Cheers, this is exactly what i want, however i got one small question: what's the difference between making the timeout as a ref and just putting it as a local variable in useEffect?
@Limboer Great! It's just a matter of preference really. Since the timeout variable was only needed in the effect I put it there as a regular scoped variable. If you would have liked to be able to clear the timeout in e.g. an event handler as well, a ref would have been more appropriate.
Thanks for your detailed explanation. Last question: I see you put handleResize() inside useEffect, is there any particular reason to do that? Or is it just a matter of coding preference as well? I usually prefer to put function or method independently along inside component so i can reference it in other places.
@Limboer That's mainly preference as well. Since we pass an empty array as second argument to the effect, it will only be run once after the initial render. By putting handleResize in the effect it's clear the same function will be used for addEventListener and removeEventListener. The same function would be used even if we put it outside of the effect, but it's not as obvious.

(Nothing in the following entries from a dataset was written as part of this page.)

`src/rtl/mem_stream_reader_if.sv`:
```
// RAM-port and output-stream signal bundle for mem_stream_reader.
// The o_tlast member exists only when MEM_STREAM_READER_TLAST_EN is defined.
interface mem_stream_reader_if #(
  parameter int DATA_WIDTH = 32,
  parameter int ADDR_WIDTH = 10
);
  logic [3:0]            o_mem_we;
  logic [ADDR_WIDTH-1:0] o_mem_addr;
  logic [DATA_WIDTH-1:0] o_mem_din;
  logic [DATA_WIDTH-1:0] i_mem_dout;
  logic                  o_tvalid;
  logic [DATA_WIDTH-1:0] o_tdata;
  logic                  i_tready;
`ifdef MEM_STREAM_READER_TLAST_EN
  logic                  o_tlast;
`endif

  modport master (
    output o_mem_we, o_mem_addr, o_mem_din, o_tvalid, o_tdata,
`ifdef MEM_STREAM_READER_TLAST_EN
    o_tlast,
`endif
    input  i_mem_dout, i_tready
  );

  modport slave (
    input  o_mem_we, o_mem_addr, o_mem_din, o_tvalid, o_tdata,
`ifdef MEM_STREAM_READER_TLAST_EN
    o_tlast,
`endif
    output i_mem_dout, i_tready
  );
endinterface

```
`src/rtl/mem_stream_reader.sv`:
```
// Streams a contiguous run of RAM words out through a 4-entry credit-managed FIFO.
// Optional last-word marker enabled by defining MEM_STREAM_READER_TLAST_EN.
module mem_stream_reader #(
  parameter int DATA_WIDTH = 32,
  parameter int ADDR_WIDTH = 10
) (
  input  logic                  i_clk,
  input  logic                  i_rstn,
  input  logic                  i_start,
  input  logic [ADDR_WIDTH-1:0] i_base_addr,
  input  logic [ADDR_WIDTH:0]   i_len,
  output logic                  o_busy,
  output logic                  o_done,
  mem_stream_reader_if.master   bus
);

  typedef enum logic [1:0] {IDLE, RUN, DONE} state_t;

  localparam int                  FIFO_DEPTH = 4;
  localparam logic [ADDR_WIDTH:0]   ONE_CNT  = 1;
  localparam logic [ADDR_WIDTH-1:0] ONE_ADDR = 1;

  state_t                r_state;
  logic                  r_busy;
  logic                  r_done;
  logic [ADDR_WIDTH-1:0] r_mem_addr;
  logic [ADDR_WIDTH:0]   r_len;
  logic [ADDR_WIDTH:0]   r_issued_cnt;
  logic [ADDR_WIDTH:0]   r_sent_cnt;
  logic                  r_rd_pending;
  logic [DATA_WIDTH-1:0] r_fifo [FIFO_DEPTH];
  logic [1:0]            r_wr_ptr;
  logic [1:0]            r_rd_ptr;
  logic [2:0]            r_count;
`ifdef MEM_STREAM_READER_TLAST_EN
  logic [FIFO_DEPTH-1:0] r_tag;
`endif

  logic       w_tvalid;
  logic       w_push;
  logic       w_pop;
  logic       w_issue;
  logic [3:0] w_credit;

  // Credit counts words already buffered plus the one still in the RAM pipeline.
  assign w_tvalid = (r_count != 3'd0);
  assign w_pop    = w_tvalid & bus.i_tready;
  assign w_push   = r_rd_pending;
  assign w_credit = {1'b0, r_count} + {3'b000, r_rd_pending};
  assign w_issue  = (r_state == RUN) && (r_issued_cnt < r_len) && (w_credit < 4'd4);

  assign bus.o_mem_we   = 4'b0000;
  assign bus.o_mem_din  = '0;
  assign bus.o_mem_addr = r_mem_addr;
  assign bus.o_tvalid   = w_tvalid;
  assign bus.o_tdata    = r_fifo[r_rd_ptr];
`ifdef MEM_STREAM_READER_TLAST_EN
  assign bus.o_tlast    = w_tvalid & r_tag[r_rd_ptr];
`endif
  assign o_busy = r_busy;
  assign o_done = r_done;

  // NOTE: every register here uses <= so all updates see pre-edge values,
  // which is what makes push, pop and credit checks in one cycle consistent.
  always_ff @(posedge i_clk) begin
    if (!i_rstn) begin
      r_state      <= IDLE;
      r_busy       <= 1'b0;
      r_done       <= 1'b0;
      r_mem_addr   <= '0;
      r_len        <= '0;
      r_issued_cnt <= '0;
      r_sent_cnt   <= '0;
      r_rd_pending <= 1'b0;
      r_wr_ptr     <= '0;
      r_rd_ptr     <= '0;
      r_count      <= '0;
      // NOTE: the FIFO storage is only four words and its head drives o_tdata
      // directly, so it is cleared to give a defined zero output after reset.
      for (int i = 0; i < FIFO_DEPTH; i++) r_fifo[i] <= '0;
`ifdef MEM_STREAM_READER_TLAST_EN
      r_tag        <= '0;
`endif
    end else begin
      r_done       <= 1'b0;
      r_rd_pending <= w_issue;

      if (w_issue) begin
        r_mem_addr   <= r_mem_addr + ONE_ADDR;
        r_issued_cnt <= r_issued_cnt + ONE_CNT;
      end

      if (w_push) begin
        r_fifo[r_wr_ptr] <= bus.i_mem_dout;
`ifdef MEM_STREAM_READER_TLAST_EN
        // The last word's data arrives exactly when every read has been issued.
        r_tag[r_wr_ptr]  <= (r_issued_cnt == r_len);
`endif
        r_wr_ptr <= r_wr_ptr + 2'd1;
      end
      if (w_pop) r_rd_ptr <= r_rd_ptr + 2'd1;

      case ({w_push, w_pop})
        2'b10:   r_count <= r_count + 3'd1;
        2'b01:   r_count <= r_count - 3'd1;
        default: r_count <= r_count;
      endcase

      case (r_state)
        IDLE: begin
          if (i_start) begin
            if (i_len != '0) begin
              r_mem_addr   <= i_base_addr;
              r_len        <= i_len;
              r_issued_cnt <= '0;
              r_sent_cnt   <= '0;
              r_busy       <= 1'b1;
              r_state      <= RUN;
            end else begin
              r_done  <= 1'b1;
              r_state <= DONE;
            end
          end
        end
        RUN: begin
          if (w_pop) begin
            r_sent_cnt <= r_sent_cnt + ONE_CNT;
            if (r_sent_cnt == r_len - ONE_CNT) begin
              r_busy  <= 1'b0;
              r_done  <= 1'b1;
              r_state <= DONE;
            end
          end
        end
        DONE:    r_state <= IDLE;
        default: r_state <= IDLE;
      endcase
    end
  end

endmodule

```
`src/flat_wrapper.sv`:
```
// flat-port wrapper written by rule: the top's interface ports become plain ports
module mem_stream_reader_flat 
#(
  parameter int DATA_WIDTH = 32,
  parameter int ADDR_WIDTH = 10
)
  (i_clk, i_rstn, i_start, i_base_addr, i_len, o_busy, o_done, bus_o_mem_we, bus_o_mem_addr, bus_o_mem_din, bus_o_tvalid, bus_o_tdata, bus_i_mem_dout, bus_i_tready);
  mem_stream_reader_if #(.DATA_WIDTH(DATA_WIDTH), .ADDR_WIDTH(ADDR_WIDTH)) bus_i ();
  input  logic i_clk;
  input  logic i_rstn;
  input  logic i_start;
  input  logic [ADDR_WIDTH-1:0] i_base_addr;
  input  logic [ADDR_WIDTH:0] i_len;
  output logic o_busy;
  output logic o_done;
  output wire logic [$bits(bus_i.o_mem_we)-1:0] bus_o_mem_we;
  output wire logic [$bits(bus_i.o_mem_addr)-1:0] bus_o_mem_addr;
  output wire logic [$bits(bus_i.o_mem_din)-1:0] bus_o_mem_din;
  output wire logic [$bits(bus_i.o_tvalid)-1:0] bus_o_tvalid;
  output wire logic [$bits(bus_i.o_tdata)-1:0] bus_o_tdata;
  input wire logic [$bits(bus_i.i_mem_dout)-1:0] bus_i_mem_dout;
  input wire logic [$bits(bus_i.i_tready)-1:0] bus_i_tready;
  assign bus_o_mem_we = bus_i.o_mem_we;
  assign bus_o_mem_addr = bus_i.o_mem_addr;
  assign bus_o_mem_din = bus_i.o_mem_din;
  assign bus_o_tvalid = bus_i.o_tvalid;
  assign bus_o_tdata = bus_i.o_tdata;
  assign bus_i.i_mem_dout = bus_i_mem_dout;
  assign bus_i.i_tready = bus_i_tready;
  mem_stream_reader #(.DATA_WIDTH(DATA_WIDTH), .ADDR_WIDTH(ADDR_WIDTH)) u_core (.i_clk(i_clk), .i_rstn(i_rstn), .i_start(i_start), .i_base_addr(i_base_addr), .i_len(i_len), .o_busy(o_busy), .o_done(o_done), .bus(bus_i));
endmodule
```
`config.mk`:
```
export PLATFORM = sky130hd
export DESIGN_NAME = mem_stream_reader_flat
export DESIGN_NICKNAME = d
export VERILOG_FILES = /design/src/rtl/mem_stream_reader_if.sv /design/src/rtl/mem_stream_reader.sv /design/src/flat_wrapper.sv
export SDC_FILE = /design/constraint.sdc
export NUM_CORES = 1
export LEC_CHECK = 0
export ABC_AREA = 0
export CAP_MARGIN = 15
export CORE_UTILIZATION = 51
export CTS_CLUSTER_DIAMETER = 80
export DETAILED_ROUTE_END_ITERATION = 7
export GPL_ROUTABILITY_DRIVEN = 0
export PLACE_DENSITY = 0.76
export SYNTH_ARGS = -nofsm -noshare
export SYNTH_HDL_FRONTEND = slang
export SYNTH_SLANG_ARGS = --single-unit
```
`constraint.sdc`:
```
create_clock -name i_clk -period 5.5 [get_ports i_clk]
set_input_delay 0.825 -clock i_clk [delete_from_list [all_inputs] [get_ports i_clk]]
set_output_delay 0.825 -clock i_clk [all_outputs]
set_load 0.02 [all_outputs]
```
==> flow_summary.toml, run 1 <==
[outcome]
outcome = "finished, final reports clean"

[worst_setup_path]
critPathLaunchType = "flip-flop"
r2r_slack_ns = 3.07
cp_max_fo = 22
arrival_ns = 2.80
rr_startpoint = "u_core.r_len[4]"
worst-setup-path-type = "reg2out"
required_ns = 4.68
end_kind = "output pin"

[detailed_routing]
antenna_left = 0
drtIter0Drc = 411
drcViolationCount = 0
routed_wirelength_um = 18100
wl_per_cell_um = 16.5
num_vias = 5839
dr.pass1.iters = 7
vias_per_cell = 5.35

[clock_tree]
cts.clk_slew.worst_paths_ns = 0.07
cts_resized = 0
cts_made_buffers = 17
clk_path_buf_depth = 2
cts_tree = "built"
holdBufCountCts = 0
h-tree-depth = 4
clk_latency_ns = 0.43
cts_setup_buffers = 0
clockRootBuffer = "clkbuf_16"
cts.sinks = 185

[synthesis]
syn-instance-count = 768
synth.area.top_cells = "edfxtp_1 44%, dfxtp_1 13%, mux4_2 8.2%"
synthMostInstantiatedCell = "edfxtp_1"
synth_seq_cells = 185
syn_avg_cell_area_sq_um = 11.4
synthesis.area_sq_um = 8780
synth_top_cell_by_area = "edfxtp_1"
yosysSeqAreaShare_pct = 56.8
synthArstFlopShare_pct = 0
yosysWarnings = 0
synth_commonest_cells = "128 x edfxtp_1, 103 x nor2_1, 69 x nand2_1"
synth_edf_count = 128
yosysTopAreaCellShare_pct = 43.8
synth_flop_cell = "edfxtp_1"
synthDistinctLibCells = 59

[finish]
multi_input_area_sq_um = 3320
seq_area_sq_um = 4990
nFillCells = 1287
antenna_cells = 0
drive_above_1_share_pct = 9.63
layout.nets = 933
syn2layout_area_growth_pct = 19.7
design_area_sq_um = 10500
final_cells = 1092

[pwr]
power.leakage_nw = 3.93
power_per_cell_area_nw_per_um2 = 347
vdd_drop_max_mv = 0.282
power.total_mw = 3.64

[sta]
rsz0062_at_grt = "false"
tightest_slew_ns = 1.16
fin_hold_ws_ns = 0.505
tns_ns = 0
slew_viol_final = 0
min_period_ns = 3.63
hold_viol = 0
timing.fmax_mhz = 276
clock_skew_ns = 0.00748
setup_viol = 0
slew_headroom_pct = 22.7
finalCritPeriodShare_pct = 66.0

[hold_path]
worstHoldPathType = "reg2reg"
min_from = "u_core.bus.o_mem_addr[9]"

[grt]
grt_usage_pct = 21.6
first_global_vias = 5748
grt_max_degree = 33
grt_pass1_wl_um = 29400
antenna_found_initial = 0
grt_overflow_total = 0

[place]
dpl.hpwl_um = 11900
port_buffers = 101
post-place-cells = 1061
place_area_sq_um = 9890

[die]
start_util_pct = 52.6
boundaryPins = 138
die_h_um = 133
dieArea_sq_um = 17700
coreArea_sq_um = 16700
std_cell_rows = 47
die_w_um = 133

[job]
cap_violations = 0
## flip-flops by register name, indices dropped and copies added, names as in the netlist, named ones only
signal                 flops
u_core.r_state             2
u_core.o_done              1
u_core.r_rd_ptr            2
u_core.r_rd_pending        1
u_core.o_busy              1
u_core.r_fifo            128
u_core.r_count             3
u_core.r_wr_ptr            2
u_core.r_issued_cnt       11
u_core.bus.o_mem_addr     10
u_core.r_sent_cnt         11
u_core.r_len              11
## area by class of cell
type / instances / share of cell area (%)
Timing Repair Buffer: 112 / 10.4
Multi-Input combinational cell: 488 / 31.6
Sequential cell: 185 / 47.4
Inverter: 56 / 2.00
Clock inverter: 12 / 1.80
Clock buffer: 19 / 4.12
Tap cell: 220 / 2.62
## critical path, stage by stage (launching register included)
cell             delay, ns
dfxtp_2               0.87
buf_4                 0.39
mux4_2                0.55
clkdlybuf4s50_1       0.55
## final timing paths
path | end | cells after the start
hold reg to reg | u_core.bus.o_mem_addr[9] | 2
hold / removal | u_core.bus.o_mem_addr[9] | 2
setup / recovery | bus_o_tdata[25] | 3
setup reg to reg | u_core.r_issued_cnt[7] | 8
## report_power, final
part	internal, mW	switching [mW]
combinational	0.350	0.353
sequential	1.56	0.0833
clock	0.768	0.528
total	2.68	0.964
## metrics by stage
step,setup WS (ns),utilization [%]
floorplan,2.12,-
global placement,1.69,59.2
detailed placement,1.61,59.2
CTS,1.78,62.9
global route,1.70,62.9
finish,1.87,62.9
## logic make-up after synthesis
family                   synth area share (%)
flip-flops                               56.8
buffers and inverters                    7.27
other                                  0.0427
adder cells (fa/ha/maj)                  2.37
AO/OA/AOI/OAI                            6.40
multiplexers                             8.55
AND/OR/NAND/NOR                          15.6
XOR/XNOR                                 2.99
## metal layers
| layer | routed length (um) | global-route usage [%] |
|---|---|---|
| met2 | 9020 | 36.0 |
| met5 | 0 | 0 |
| met1 | 7830 | 28.4 |
| met3 | 923 | 3.58 |
| met4 | 293 | 8.08 |
## placed cells by master (no fill, tap or decap), types with 4 or more instances in the layout
master,synthesis,routed
o31ai_1,6,6
and3_1,4,4
nor3_1,11,11
edfxtp_1,128,128
clkdlybuf4s50_1,0,101
dfxtp_1,57,56
nand2b_1,5,4
nand2_1,69,69
or3_1,12,12
conb_1,1,36
o2111ai_1,4,4
mux4_2,32,32
ha_1,15,15
or4_1,7,7
nand3_1,12,12
o21ai_0,22,20
clkbuf_16,0,17
nor4_1,6,5
bufinv_16,0,4
buf_4,36,11
a31oi_1,8,8
a21oi_1,24,24
inv_1,55,55
nand4_1,7,7
nor2_1,103,102
xor2_1,14,14
and2_1,35,35
xnor2_1,16,16
o211ai_1,4,4
Power figures use the tool's default switching activity.
==> run 2, diff against run 1 <==
Settings changed: CORE_UTILIZATION 51 to 49, PLACE_DENSITY 0.76 to 0.77.
Clock period 5.5 ns to 3.1 ns, I/O delays scaled along.
==> run 2 against run 1 <==
Count of clock-buffer cells in the layout down 2. Final cell count up 1.3%. Clock power up 67%. Largest power group unchanged.
==> flow_summary.toml, run 2 (same netlist as run 1, synthesis figures left out) <==
[outcome]
outcome = "finished, final reports clean"

[place]
post-place-cells = 1073
dpl.hpwl_um = 12400
port_buffers = 101

[pwr]
vdd_drop_max_mv = 0.422
swShare_pct = 27.3
p_seq_share_pct = 45.1
combPwrFrac_pct = 20.7
p_switching_mw = 1.74
power_per_cell_area_nw_per_um2 = 602
intPower_mw = 4.63
p_clk_share_pct = 34.2
power.leakage_nw = 3.96

[sta]
tightest_slew_ns = 0.927
rsz0062_at_grt = "false"
slew_headroom_pct = 38.0
finalCritPeriodShare_pct = 89.1
tns_ns = 0
setup_viol = 0
timing.fmax_mhz = 362
hold_viol = 0
slew_viol_final = 0
min_period_ns = 2.76
clock_skew_ns = 0.0114

[detailed_routing]
drcViolationCount = 0
vias_per_cell = 5.38
wl_per_cell_um = 16.9
num_vias = 5950
drtIter0Drc = 429
antenna_left = 0
routed_wirelength_um = 18700
dr.pass1.iters = 4

[finish]
final_cells = 1106
layout.nets = 941
nFillCells = 1392
top_register = "u_core.r_fifo"
largest_reg_flops = 128
seq_area_sq_um = 4990
layout_common_cells = "128 x edfxtp_1, 102 x nor2_1, 101 x clkdlybuf4s50_1"
final_core_util_pct = 60.7
layout_commonest_cell = "edfxtp_1"
drive_above_1_share_pct = 10.7
syn2layout_area_growth_pct = 20.5
antenna_cells = 0
multi_input_area_sq_um = 3320

[job]
cap_violations = 0

[grt]
grt_usage_pct = 21.5
grt_pass1_wl_um = 29800
first_global_vias = 5847
grt_overflow_total = 0
antenna_found_initial = 0
grt_max_degree = 33

[worst_setup_path]
cp_max_fo = 9
critical_path.max_stage_delay_ns = 0.56
path_cells = "buf_4, mux4_2, clkdlybuf4s50_1"
critPathLaunchType = "flip-flop"
required_ns = 2.63
worst-setup-path-type = "reg2out"
arrival_ns = 2.30
cp_slowest_cell = "clkdlybuf4s50_1"
r2r_slack_ns = 0.63
end_kind = "output pin"
rr_startpoint = "u_core.r_len[7]"

[clock_tree]
h-tree-depth = 4
clockRootBuffer = "clkbuf_16"
cts_made_buffers = 17
cts_resized = 0
cts_setup_buffers = 0
holdBufCountCts = 0
cts_tree = "built"
clk_path_buf_depth = 2
cts.clk_slew.worst_paths_ns = 0.07
cts.sinks = 185
clk_latency_ns = 0.44

[hold_path]
min_from = "u_core.bus.o_mem_addr[9]"
worstHoldPathType = "reg2reg"

[die]
die_w_um = 136
coreArea_sq_um = 17400
die_h_um = 136
dieArea_sq_um = 18500
boundaryPins = 138
start_util_pct = 50.4
std_cell_rows = 48
[run 2: worst max-delay path, delay by kind of cell (launching register included)]
family	cells	cell delay, ns
buffers and inverters	2	0.81
DFF	1	0.53
muxes	1	0.53
[run 2: per-layer routing]
metal | GRT usage (%) | vias up | share of wire (%) | routed length, um
met5 | 0 | - | 0 | 0
met3 | 4.33 | 22 | 5.7 | 1070
met4 | 6.98 | 0 | 1.5 | 272
met2 | 37.0 | 186 | 51 | 9480
met1 | 26.9 | 2893 | 42 | 7840
li1 | - | 2849 | - | -
[run 2: power groups by stage]
stage	Clock [mW]	Sequential [mW]	Combinational [mW]
finish	2.17	2.87	1.32
global route	2.29	2.89	1.43
CTS	2.20	2.87	1.33
detailed placement	0	2.93	1.33
global placement	0	2.92	1.32
floorplan	0	2.89	0.880
[run 2: worst paths after layout]
check                                           endpoint  cells after the start
worst min-delay path            u_core.bus.o_mem_addr[9]                      2
worst min register to register  u_core.bus.o_mem_addr[9]                      2
worst max-delay path                     bus_o_tdata[20]                      3
worst max register to register  u_core.bus.o_mem_addr[5]                      6
[run 2: metrics by stage]
step	cell area, sq um	worst slack, ns	hold slack (ns)	power, mW
after floorplan	8910	0.477	0.459	3.77
after global placement	9970	0.689	0.485	4.24
after detailed placement	9970	0.658	0.495	4.26
after CTS	10600	0.276	0.504	6.41
after global routing	10600	0.221	0.542	6.60
final	10600	0.336	0.508	6.37
[run 2: final cells by class]
type                    instances  share of cell area (%)
well taps                     225                    2.66
clock inverters                15                    1.56
flip-flops and latches        185                    47.1
multi-input cells             488                    31.4
repair buffers                120                    11.3
inverters                      56                    1.99
clock buffers                  17                    4.02
==> run 3, diff against run 2 <==
--- a/config.mk
+++ b/config.mk
@@ -11,4 +11,4 @@
 export CTS_CLUSTER_DIAMETER = 80
+export CTS_CLUSTER_SIZE = 10
 export DETAILED_ROUTE_END_ITERATION = 7
-export GPL_ROUTABILITY_DRIVEN = 0
 export PLACE_DENSITY = 0.77
==> constraint.sdc (replaced) <==
create_clock -name i_clk -period 3.1 [get_ports i_clk]
set_input_delay 0.31 -clock i_clk [delete_from_list [all_inputs] [get_ports i_clk]]
set_output_delay 0.31 -clock i_clk [all_outputs]
set_load 0.02 [all_outputs]
==> run 3 against run 2 <==
Register-to-register slack gained 0.10 ns. Combinational power is essentially flat. Clock power shrank 3%. Wire length shrank 0.71%. Total power shrank 1.4%. Clock skew shrank 0.0031 ns. Sequential power is essentially flat. Critical path type unchanged. Largest cell class unchanged. Largest power group unchanged. Highest routed layer is now met5.
==> flow_summary.toml, run 3 (same netlist as run 1, synthesis figures left out) <==
[die]
die_h_um = 136
die_w_um = 136
coreArea_sq_um = 17400
start_util_pct = 50.4
std_cell_rows = 48
dieArea_sq_um = 18500
boundaryPins = 138

[worst_setup_path]
r2r_end = "u_core.r_issued_cnt[7]"
rr_startpoint = "u_core.r_len[3]"
end_kind = "output pin"
worst-setup-path-type = "reg2out"
required_ns = 2.79
cp_max_fo = 26
arrival_ns = 2.35
r2r_slack_ns = 0.73
r2r_cells = 8
critPathLaunchType = "flip-flop"

[finish]
drive_above_1_share_pct = 10.4
layout_commonest_cell = "edfxtp_1"
layout_common_cells = "128 x edfxtp_1, 102 x nor2_1, 101 x clkdlybuf4s50_1"
layout.nets = 938
top_register = "u_core.r_fifo"
final_cells = 1103
syn2layout_area_growth_pct = 19.9
nFillCells = 1396
antenna_cells = 0
largest_reg_flops = 128

[grt]
first_global_vias = 5822
antenna_found_initial = 1
grt_pass1_wl_um = 29800
grt_usage_pct = 21.4
grt_max_degree = 33
grt_overflow_total = 0

[clock_tree]
clk_path_buf_depth = 2
cts_setup_buffers = 0
cts_made_buffers = 17
cts.sinks = 185
cts.clk_slew.worst_paths_ns = 0.07
clockRootBuffer = "clkbuf_16"
cts_tree = "built"
cts_resized = 0
h-tree-depth = 4
holdBufCountCts = 0
clk_latency_ns = 0.44

[hold_path]
min_from = "i_len[6]"
whs_path_depth = 3
holdPathEnd = "u_core.r_len[6]"
worstHoldPathType = "in2reg"

[sta]
tns_ns = 0
timing.fmax_mhz = 376
slew_viol_final = 0
tightest_slew_ns = 0.597
hold_viol = 0
clock_skew_ns = 0.00822
setup_viol = 0
rsz0062_at_grt = "false"
finalCritPeriodShare_pct = 85.9
slew_headroom_pct = 60.1
min_period_ns = 2.66

[pwr]
power.leakage_nw = 3.94
p_switching_mw = 1.74
p_clk_share_pct = 33.4
p_seq_share_pct = 45.7
intPower_mw = 4.53
combPwrFrac_pct = 20.9
swShare_pct = 27.7
vdd_drop_max_mv = 0.388
power_per_cell_area_nw_per_um2 = 596

[place]
post-place-cells = 1070
gp_congestion = 0.901
port_buffers = 101
dpl.hpwl_um = 12500

[detailed_routing]
wl_per_cell_um = 16.8
vias_per_cell = 5.35
num_vias = 5904
drtIter0Drc = 403
routed_wirelength_um = 18500
drcViolationCount = 0
antenna_left = 0
dr.pass1.iters = 5

[outcome]
outcome = "finished, final reports clean"

[job]
cap_violations = 0
==> run 3: changes by cell type in the layout (fill, tap and decap cells not counted), sizes merged <==
| cell | previous run | this run |
|---|---|---|
| clkinv | 7 | 6 |
| bufinv | 2 | 1 |
| buf | 19 | 16 |
| inv | 60 | 62 |
==> run 3: power groups by stage <==
stage / Clock [mW] / Combinational, mW / Sequential (mW)
finish: 2.10 / 1.31 / 2.87
global route: 2.22 / 1.42 / 2.88
CTS: 2.12 / 1.33 / 2.87
detailed placement: 0 / 1.33 / 2.92
global placement: 0 / 1.31 / 2.91
floorplan: 0 / 0.880 / 2.89
==> run 3: worst max-delay path: stages (launching register included) <==
cell and delay (ns):
dfxtp_2 0.49, buf_12 0.28, mux4_2 0.57, clkdlybuf4s50_1 0.56
==> run 3: layout make-up <==
type / instances / area (sq um) / share of cell area (%)
sequential: 185 / 4990 / 47.3
inverter: 56 / 210 / 2.00
multi-input combinational: 488 / 3320 / 31.5
tap: 225 / 282 / 2.67
clock buffer: 17 / 425 / 4.04
clock inverter: 15 / 140 / 1.33
timing repair buffer: 117 / 1170 / 11.1
==> run 3: layer usage <==
| metal | GRT usage (%) | vias to the layer above | routed length [um] | part of all wire [%] |
|---|---|---|---|---|
| met5 | 0 | - | 13 | 0.070 |
| met4 | 8.15 | 2 | 299 | 1.6 |
| met3 | 4.18 | 27 | 892 | 4.8 |
| met2 | 37.2 | 154 | 9450 | 51 |
| met1 | 26.2 | 2884 | 7870 | 42 |
| li1 | - | 2837 | - | - |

This is discussed briefly in the FAQs in the documentation, and that's why I put functions in the effect.
0

Small update to Tholle's answer

to include the size and the resizing state

import { useState, useLayoutEffect } from 'react'

// https://stackoverflow.com/a/63010184
function debounce(fn, ms) {
    let timer;
    return _ => {
        clearTimeout(timer);
        timer = setTimeout(_ => {
            timer = null;
            fn.apply(this, arguments);
        }, ms);
    };
}

const useWindowSize = () => {
    const [size, setSize] = useState([0, 0, false]);
    useLayoutEffect(() => {
        let timeout;
        clearTimeout(timeout);
        function updateSize() {
            clearTimeout(timeout);
            setSize([window.innerWidth, window.innerHeight, true]);
            timeout = setTimeout(() => {
                setSize([window.innerWidth, window.innerHeight, false]);
            }, 800);
        }
        const debouncedResizeHandler = debounce(() => updateSize())
        window.addEventListener('resize', debouncedResizeHandler);
        setSize([window.innerWidth, window.innerHeight, false]);
        return () => window.removeEventListener('resize', debouncedResizeHandler);
    }, []);
    return size;
}

export default useWindowSize

1 Comment

I would strongly suggest not making size actual state. If it is, the component will update whenever it changes. The client code may not need or want that. What if it only cares when certain breakpoints are crossed, like > 500px or > 1000px? Let the calling code turn the return values into state if they'd like do. use a ref instead!